I was alone. I walked through the apartment. Bill was gone now, it was over, and the nightmare marriage was finally over. The kids were in their Dad’s custody. He had full custody; I gave it to him to protect them from me. So, even though I was feeling freer from the substantial stress and felt ready to be a full time parent again, it just does not work that way. God had plans, but I did not know them at the time. Now on my own, I was wondering how I could pay my bills, how I could even live, where I could live, and if I would have to leave Indiana and the kids. It would kill me to leave the kids; I just could not do that.

I began to feel surrounded by frustration. Sadness started washing over me in waves. Waves like the ocean, where there are a couple smaller ones, and then one giant one sweeps in and washes you completely under. I sat in my rocking chair. It was in the bedroom. One large bed, one rocking chair and a small table, that’s all that was in the bedroom. On the table were my Bibles. One was a parallel and one Living Bible. I picked up the parallel and tried to read from it but it was so hard to concentrate. I couldn’t get the sadness to dissipate it just wouldn’t go down. I read the same passage over and over and finally just gave up.

All this time, I was weeping bitterly and could barely see for the tears were in torrents. My heart hurt, I felt so alone, hopeless. How could God love me, know one else does. But even in all that I never stopped asking for Him to reveal the answers, I needed. Somewhere early in my life, deep inside of me was planted a seed that has never been taken and I cherish that seed. It has proven to be the one thing that brings me back from the bipolar spins.

I sat there crying uncontrollably for an hour at least, and then I asked God to show me He still loved me. For in that moment I felt true despair. I prayed to Him, that He would speak it in words that I could understand even while I was so upset. I prayed He would show me in His word, what I needed to hear. I prayed that it would be in Christ’s words. I was asking for God to speak to me from His own heart and mouth, so there could be no doubt that it came from Him. And then, I continued to cry, I just couldn’t stop the tears.

While I was rocking and weeping, I heard a voice behind me say, “John 14”. “Huh.” That’s what I said as I turned to look over my left shoulder. There was no one there, but it startled me a little. About 3 or 4 minutes later, I heard the voice again. It was a strong, but kind, masculine voice. I realized it was meant for me as an answer. I remember saying to myself, “I better listen this time, and it might not come again”. So I opened my Bible up to read the passage. The parallel doesn’t use red lettering, but also I still was not thinking clearly enough to sort out poetry. I picked up the Living Bible and it was red, almost the whole chapter was red.
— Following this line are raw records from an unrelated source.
==> config.mk <==
export PLATFORM = sky130hd
export DESIGN_NAME = div_sched
export DESIGN_NICKNAME = d
export VERILOG_FILES = /design/src/rtl/div_sched.sv
export SDC_FILE = /design/constraint.sdc
export NUM_CORES = 1
export LEC_CHECK = 0
export CAP_MARGIN = 0
export CORE_MARGIN = 2
export CORE_UTILIZATION = 45
export CTS_CLUSTER_DIAMETER = 40
export DETAILED_ROUTE_END_ITERATION = 6
export DONT_BUFFER_PORTS = 1
export GPL_TIMING_DRIVEN = 0
export PLACE_DENSITY = 0.61
export SYNTH_ARGS = -nofsm -noshare
export SYNTH_HDL_FRONTEND = slang
export SYNTH_SLANG_ARGS = --single-unit
export TNS_END_PERCENT = 5
==> constraint.sdc <==
create_clock -name clk -period 4.4 [get_ports clk]
set_clock_uncertainty 0.15 [all_clocks]
set_input_delay 1.1 -clock clk [delete_from_list [all_inputs] [get_ports clk]]
set_output_delay 1.1 -clock clk [all_outputs]
set_load 0.01 [all_outputs]
==> src/rtl/div_sched.sv <==
// Issue-side controller for the iterative divider: accepts one DIV/REM op,
// short-circuits RISC-V special cases and memo hits, and writes back over valid/ready.
module div_sched #(
    parameter int LEN_WORD = 32,
    parameter int TAG_W    = 5,
    parameter int MEMO_EN  = 1
) (
    input  logic                clk,
    input  logic                rstn,
    input  logic                req_valid,
    output logic                req_ready,
    input  logic [LEN_WORD-1:0] req_rs1,
    input  logic [LEN_WORD-1:0] req_rs2,
    input  logic                req_unsig,
    input  logic                req_rem,
    input  logic [TAG_W-1:0]    req_tag,
    input  logic                flush,
    output logic                div_order,
    input  logic                div_accepted,
    input  logic                div_done,
    output logic [LEN_WORD-1:0] div_rs1,
    output logic [LEN_WORD-1:0] div_rs2,
    output logic                div_unsig,
    output logic                div_rem,
    input  logic [LEN_WORD-1:0] div_rd,
    output logic                wb_valid,
    input  logic                wb_ready,
    output logic [LEN_WORD-1:0] wb_data,
    output logic [TAG_W-1:0]    wb_tag
);

    // state | meaning
    // IDLE  | ready for a new op
    // ISSUE | order raised, waiting for div_accepted
    // WAIT  | op in divider, waiting for div_done
    // RESP  | result held on writeback port until wb_ready
    // DRAIN | flushed op still in divider; absorb its div_done, no writeback
    typedef enum logic [2:0] {
        S_IDLE  = 3'd0,
        S_ISSUE = 3'd1,
        S_WAIT  = 3'd2,
        S_RESP  = 3'd3,
        S_DRAIN = 3'd4
    } state_t;

    localparam logic                MEMO_ON = (MEMO_EN != 0);
    localparam logic [LEN_WORD-1:0] MIN_NEG = {1'b1, {(LEN_WORD-1){1'b0}}};

    state_t              state_q, state_d;
    logic [LEN_WORD-1:0] rs1_q, rs1_d;
    logic [LEN_WORD-1:0] rs2_q, rs2_d;
    logic                unsig_q, unsig_d;
    logic                rem_q, rem_d;
    logic [TAG_W-1:0]    tag_q, tag_d;
    logic [LEN_WORD-1:0] wb_data_q, wb_data_d;

    logic                memo_valid_q, memo_valid_d;
    logic [LEN_WORD-1:0] memo_rs1_q, memo_rs1_d;
    logic [LEN_WORD-1:0] memo_rs2_q, memo_rs2_d;
    logic                memo_unsig_q, memo_unsig_d;
    logic                memo_rem_q, memo_rem_d;
    logic [LEN_WORD-1:0] memo_data_q, memo_data_d;

    logic                div_by_zero;
    logic                sgn_ovf;
    logic                memo_hit;
    logic                fast_path;
    logic [LEN_WORD-1:0] fast_data;
    logic                memo_load;

    // Classification of the incoming request; special cases win over the memo.
    always_comb begin
        div_by_zero = (req_rs2 == '0);
        sgn_ovf     = !req_unsig && (req_rs1 == MIN_NEG) && (req_rs2 == '1);
        memo_hit    = MEMO_ON && memo_valid_q
                      && (req_rs1 == memo_rs1_q) && (req_rs2 == memo_rs2_q)
                      && (req_unsig == memo_unsig_q) && (req_rem == memo_rem_q);
        fast_path   = div_by_zero || sgn_ovf || memo_hit;
        if (div_by_zero) begin
            fast_data = req_rem ? req_rs1 : '1;
        end else if (sgn_ovf) begin
            fast_data = req_rem ? '0 : MIN_NEG;
        end else begin
            fast_data = memo_data_q;
        end
    end

    always_comb begin
        state_d      = state_q;
        rs1_d        = rs1_q;
        rs2_d        = rs2_q;
        unsig_d      = unsig_q;
        rem_d        = rem_q;
        tag_d        = tag_q;
        wb_data_d    = wb_data_q;
        memo_valid_d = memo_valid_q;
        memo_rs1_d   = memo_rs1_q;
        memo_rs2_d   = memo_rs2_q;
        memo_unsig_d = memo_unsig_q;
        memo_rem_d   = memo_rem_q;
        memo_data_d  = memo_data_q;
        memo_load    = 1'b0;
        req_ready    = 1'b0;
        div_order    = 1'b0;
        wb_valid     = 1'b0;

        case (state_q)
            S_IDLE: begin
                req_ready = !flush;
                if (req_valid && !flush) begin
                    rs1_d   = req_rs1;
                    rs2_d   = req_rs2;
                    unsig_d = req_unsig;
                    rem_d   = req_rem;
                    tag_d   = req_tag;
                    if (fast_path) begin
                        wb_data_d = fast_data;
                        state_d   = S_RESP;
                    end else begin
                        state_d = S_ISSUE;
                    end
                end
            end
            S_ISSUE: begin
                div_order = 1'b1;
                if (flush) begin
                    state_d = div_accepted ? S_DRAIN : S_IDLE;
                end else if (div_accepted) begin
                    state_d = S_WAIT;
                end
            end
            S_WAIT: begin
                if (div_done) begin
                    memo_load = 1'b1;
                    if (flush) begin
                        state_d = S_IDLE;
                    end else begin
                        wb_data_d = div_rd;
                        state_d   = S_RESP;
                    end
                end else if (flush) begin
                    state_d = S_DRAIN;
                end
            end
            S_RESP: begin
                wb_valid = 1'b1;
                if (flush || wb_ready) begin
                    state_d = S_IDLE;
                end
            end
            S_DRAIN: begin
                if (div_done) begin
                    memo_load = 1'b1;
                    state_d   = S_IDLE;
                end
            end
            default: state_d = S_IDLE;
        endcase

        // A flushed op's result is still correct for its operands, so it may seed the memo.
        if (memo_load) begin
            memo_valid_d = 1'b1;
            memo_rs1_d   = rs1_q;
            memo_rs2_d   = rs2_q;
            memo_unsig_d = unsig_q;
            memo_rem_d   = rem_q;
            memo_data_d  = div_rd;
        end
    end

    always_ff @(posedge clk or negedge rstn) begin
        if (!rstn) begin
            state_q      <= S_IDLE;
            rs1_q        <= '0;
            rs2_q        <= '0;
            unsig_q      <= 1'b0;
            rem_q        <= 1'b0;
            tag_q        <= '0;
            wb_data_q    <= '0;
            memo_valid_q <= 1'b0;
            memo_rs1_q   <= '0;
            memo_rs2_q   <= '0;
            memo_unsig_q <= 1'b0;
            memo_rem_q   <= 1'b0;
            memo_data_q  <= '0;
        end else begin
            state_q      <= state_d;
            rs1_q        <= rs1_d;
            rs2_q        <= rs2_d;
            unsig_q      <= unsig_d;
            rem_q        <= rem_d;
            tag_q        <= tag_d;
            wb_data_q    <= wb_data_d;
            memo_valid_q <= memo_valid_d;
            memo_rs1_q   <= memo_rs1_d;
            memo_rs2_q   <= memo_rs2_d;
            memo_unsig_q <= memo_unsig_d;
            memo_rem_q   <= memo_rem_d;
            memo_data_q  <= memo_data_d;
        end
    end

    assign div_rs1   = rs1_q;
    assign div_rs2   = rs2_q;
    assign div_unsig = unsig_q;
    assign div_rem   = rem_q;
    assign wb_data   = wb_data_q;
    assign wb_tag    = tag_q;

endmodule

# [After elaboration in Yosys (flattened, before gate mapping)]
# Cells that the tools add are included.
[word_totals] register_bits=205 out_inout_bits=106 word_cells=75
[op_classes] eq_ne=18 n_mux=25 reduce_logical=19
[ops] op="32-bit 2-to-1 mux" count=8
[ops] op="32-bit == test" count=2
[ops] op="32-bit == test, second input constant" count=2
[ops] op="32-bit case mux with 2 select lines" count=1
[ops] op="32-bit logical NOT" count=1
[ops] op="3-bit 2-to-1 mux" count=8
[ops] op="3-bit case mux with 5 select lines" count=1
[ops] op="2-bit != test, second input constant" count=6
[ops] op="5-bit AND reduction" count=2
[ops] op="1-bit logical AND" count=7
[ops] op="3-bit by 2-bit == test with 1-bit output, second input constant" count=2
[ops] op="3-bit != test, second input constant" count=2
[ops] op="1-bit 2-to-1 mux" count=5
[ops] op="2-bit 2-to-1 mux" count=2
[ops] op="3-bit by 1-bit == test with 1-bit output, second input constant" count=1
[ops] op="3-bit == test, second input constant" count=1
[ops] op="3-bit logical NOT" count=1
[ops] op="1-bit logical OR" count=3
[ops] op="1-bit == test" count=2
[ops] op="1-bit logical NOT" count=2
[ops] op="2-bit AND reduction" count=1
[ops] op="2-bit nonzero test" count=1
[ops] op="2-bit OR reduction" count=1

# [Depth between registers and ports, before layout]
[depth] ltp_word=9 depth_mapped=9

# [Worst setup path after synthesis]
# OpenSTA, ideal clock, no wires.
[synth_path] path_kind="input-to-reg" from="in req_rs2[18]" to="reg wb_data_q[31] (netlist: wb_data[31])" t_arrival_ns=2.915 required_time_ns=4.123 setup_slack_ns=1.207 stages=8 path_buffers=1 cell_sequence="xor2_1 a221o_1 or4_1 nor4_1 a211oi_1 o22a_1 buf_6 mux2_1"
[synth_via] elab_chain_len=7 elab_cells_between_ends=16 cone_classes="eq/ne (3); mux (5); reduce/logical (8)"
[synth_rtl] element="start, declared" line_no="13" source="input logic [LEN_WORD-1:0] req_rs2,"
[synth_rtl] element="32-bit == test (on tied branches)" line_no="74, 76"
[synth_rtl] element="1-bit logical AND (on tied branches)" line_no="74, 76"
[synth_rtl] element="32-bit 2-to-1 mux / 1-bit logical AND (equally long branches)" line_no="81, 77"
[synth_rtl] element="32-bit 2-to-1 mux / 1-bit logical AND (equally long branches)" line_no="79, 77"
[synth_rtl] element="32-bit 2-to-1 mux / 1-bit logical OR (equally long branches)" line_no="116, 78"
[synth_rtl] element="32-bit 2-to-1 mux / 2-bit != test (equally long branches)"
[synth_rtl] element="32-bit case mux with 2 select lines / 5-bit AND reduction (equally long branches)"
[synth_rtl] element="end signal, assigned" line_no="193" source="wb_data_q <= wb_data_d;"
[synth_rtl] element="end, declared" line_no="55" source="logic [LEN_WORD-1:0] wb_data_q, wb_data_d;"
# Several ways; a longest one is shown, not always the timed one. The select of a mux whose other input is x is not followed.
# A chain may end at the register's enable or synchronous reset.

# [Worst setup path in the final report]
[layout_path] from="in req_rs1[1]" to="reg wb_data_q[29] (netlist: wb_data[29])"
[layout_via] elab_chain_len=8 elab_cells_between_ends=17 cone_classes="eq/ne (3); mux (5); reduce/logical (9)"
[layout_rtl] element="start, declared" line_no="12" source="input logic [LEN_WORD-1:0] req_rs1,"
[layout_rtl] element="32-bit == test (on tied branches)" line_no="74, 76"
[layout_rtl] element="1-bit logical AND (on tied branches) (2 in a row)" line_no="74, 76"
[layout_rtl] element="32-bit 2-to-1 mux / 1-bit logical AND (equally long branches)" line_no="81, 77"
[layout_rtl] element="32-bit 2-to-1 mux / 1-bit logical AND (equally long branches)" line_no="79, 77"
[layout_rtl] element="32-bit 2-to-1 mux / 1-bit logical OR (equally long branches)" line_no="116, 78"
[layout_rtl] element="32-bit 2-to-1 mux / 2-bit != test (equally long branches)"
[layout_rtl] element="32-bit case mux with 2 select lines / 5-bit AND reduction (equally long branches)"
# Several ways; a longest one is shown, not always the timed one. The select of a mux whose other input is x is not followed.

==> results.yml <==
clock_tree:
  cts_tree: "yes"
  htree_levels: 2
  postCtsResizedCells: 0
  clk_latency_ns: 0.51
  post_cts_buffers: 0
  clkSlewWorstSetupHoldPaths_ns: 0.04
  ctsHoldBuffers: 0
  clkSinkCount: 205
  cts_inserted_buffers: 36
  cts_root_buf: "clkbuf_16"
  clock_path_buffers: 3
critical_path:
  arrival_ns: 3.40
  worstRegToRegCells: 7
  r2r_slack_ns: 1.24
  cp-start-kind: "input pin"
  cpPeakStageDelay_ns: 0.56
  cp_top_family: "simple AND/OR/NAND/NOR gates"
  crit_type: "in -> reg"
  crit_buf_inv: 1
  timing.rr.start: "state_q[2]"
  reg2reg_to: "memo_rs1_q[19]"
  crit_chain: "nor4_1, nand4_1, nor4_4, clkbuf_1, o221ai_1, o21ai_0, mux2i_1"
  cp.required_ns: 4.61
  cp_max_fo: 10
  slowest_stage: "nor4_4"
  cp-end-kind: "flop"
sta:
  tns_ns: 0
  fin_crit_sh: 0.7247
  slew_viol_final: 0
  setup_viol: 0
  worstMarginPinSlew_ns: 0.8045
  fin_ws_ns: 1.211
  max_freq_ghz: 0.3136
  slew_headroom: 0.4636
  holdWs_ns: 0.1617
  fin_crit_ns: 3.189
  rsz0062_at_grt: "no"
  hold_viol: 0
routing:
  antenna_left: 0
  totalWireLength_um: 27620
  via_per_inst: 5.835
  routedWlPerCell_um: 24.30
  drc: 0
  drtIter0Drc: 385
  num_vias: 6634
  dr.pass1.iters: 5
floorplan:
  die-area_um2: 22550
  pin_count: 216
  die_h_um: 150.2
  core-area_um2: 21020
  die_w_um: 150.2
  rows: 53
  start_util: 0.4573
final_layout:
  antenna_cells: 0
  nets: 946
  drive_above_1_share: 0.2587
  final_cell_count_no_fill: 1137
  synthToLayoutAreaGrowth_pct: 15.64
  fillers: 1806
synthesis:
  syn_area_um2: 9613
  synth_nets: 908
  synth_ff_type: "dfrtp_1"
  syn_avg_cell_area_um2: 12.05
  synth_edf_count: 0
  yosysWarningCount: 0
  netlist_top_cells_count: "dfrtp_1 (205), mux2_2 (156), nand2_1 (51)"
  synth-seq-cells: 205
  synthCells: 798
  yosysMostFrequentCell: "dfrtp_1"
  synth_largest_area_cell: "dfrtp_1"
  synth_cell_types: 41
  synth_seq_area_share: 0.5336
  synth_top_area_share: 0.5336
  synth-async-reset-ratio: 1.000
  synth.area.top_cells: "dfrtp_1 (53%), mux2_2 (18%), mux2i_1 (3.3%)"
placed_design:
  port_buffers: 0
  dp_slack_ns: 0.6883
  gp_congestion: 0.8767
  dp_cells: 1073
  hpwl_um: 20480
global_routing:
  grt-ovfl-total: 0
  grt_start_max_net_pins: 206
  grt_first_pass_wirelength_um: 41750
  antenna_found_initial: 0
  grt_usage: 0.2465
  grt_pass1_vias: 6918
outcome:
  status: "completed"
min_path:
  hp-class: "in -> async"
power_and_ir_drop:
  peakVddDrop_uv: 406.4
  power.density_nw_per_um2: 788.9
  leakage_nw: 4.960
job:
  maxCapViolCount: 0
stage by stage:
step	area [um2]	power, mW	util
after floorplan	9613	5.433	-
after global placement	9957	6.020	0.4737
after detailed placement	9957	6.171	0.4737
after CTS	11120	8.854	0.5288
after global routing	11120	9.282	0.5288
final	11120	8.770	0.5288
sequential cells by signal, indices dropped and copies added, names as in the netlist:
register	cells
div_rs2	32
memo_rs2_q	32
div_rs1	32
state_q	3
memo_rem_q	1
memo_data_q	32
div_unsig	1
wb_tag	5
memo_unsig_q	1
memo_valid_q	1
memo_rs1_q	32
div_rem	1
wb_data	32
logic make-up after synthesis:
| family | share of synthesized area |
|---|---|
| flops | 0.5336 |
| mux | 0.2172 |
| simple gates | 0.09059 |
| compound gates | 0.06872 |
| buf+inv | 0.03970 |
| xor+xnor | 0.05011 |
how the worst max path moves through the flow:
stage	from	endpoint	slack, ns	depth (start not counted)
6_report	req_rs1[1]	wb_data[29]	1.21	7
2_1_floorplan	req_rs2[18]	wb_data[31]	1.21	8
4_1_cts	req_rs1[1]	wb_data[29]	1.21	7
3_5_place_dp	req_rs1[1]	wb_data[29]	0.69	7
5_1_grt	state_q[2]	memo_rs1_q[22]	1.07	7
3_3_place_gp	req_rs2[0]	wb_data[31]	0.75	8
power breakdown:
group          switching (mW)  internal, mW
combinational            1.06          1.27
clock                   0.929          1.72
sequential              0.957          2.84
placed cells by master (no fill, tap or decap), types with 2 or more instances in the layout:
cell        count
a2111oi_0       3
a221oi_1        2
and4b_1         2
buf_1           2
buf_2           2
buf_6           4
clkbuf_1       45
clkbuf_16      37
clkbuf_8        7
clkinv_2        7
clkinvlp_4      2
dfrtp_1       205
inv_1          46
inv_6           3
mux2_2        156
mux2i_1        32
nand2_1        51
nand2b_1        2
nand3_1         3
nand4_1        16
nor2_1          6
nor2b_1        38
nor3_1          4
nor3b_1         4
nor4_1         25
o21ai_0        49
o221ai_1       31
o22ai_1         3
o2bb2ai_1       2
or2_2           2
xnor2_1        21
xor2_1         34
per-layer routing:
metal  vias up  part of all wire  wire length [um]  track usage
met5         -                 0                 0            0
met1      3336              0.39             10900       0.3151
met4         0             0.026               728      0.08066
met3        53              0.11              2960      0.08576
met2       318              0.47             13040       0.3938
li1       2927                 -                 -            -
layout make-up:
cell class / count / area, um2 / share of cell area
sequential: 205 / 5130 / 0.4615
multi-input combinational: 500 / 4101 / 0.3689
clock buffer: 50 / 1045 / 0.09398
tap: 275 / 344.1 / 0.03095
buffer: 47 / 209.0 / 0.01880
inverter: 46 / 172.7 / 0.01553
clock inverter: 14 / 115.1 / 0.01035
No activity file was read; power rests on OpenSTA's default activity.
It was as if another giant wave hit me. It melted me. It was Christ’s word. It was His love. It was my answer.

“Let not your heart be troubled: ye believe in God, believe also in me. In my Father’s house are many mansions: if it were not so, I would have told you. I go to prepare a place for you.” John 14:1 Words that stole the tears of sadness and created tears of joy. My God had just answered my prayer in totality and love. He answered as I asked. He spoke to me. I felt lifted. I felt cherished. I felt overwhelmed. To this day, when I see that verse anywhere, it takes me back. It takes me back to that moment, but also to peace that He is with me. He is with us if we ask Him.

The words of His presence, His peace, His protection and a home with Him, resonated such a great compassing boon that I was somehow filled beyond measure with a sense of peace that would take me through the next months of change. And change happened, a move, Ben moved in, final divorce decree and my own independence. Thus began the age of the single woman and single parent. I wish I could say that I did everything in perfection, but I did nothing in perfection. God saw fit to hold onto my hand and never let go. Thank You Father, Thank You Jesus, and Thank You Holy Spirit. Whoever that voice was, I thank you also.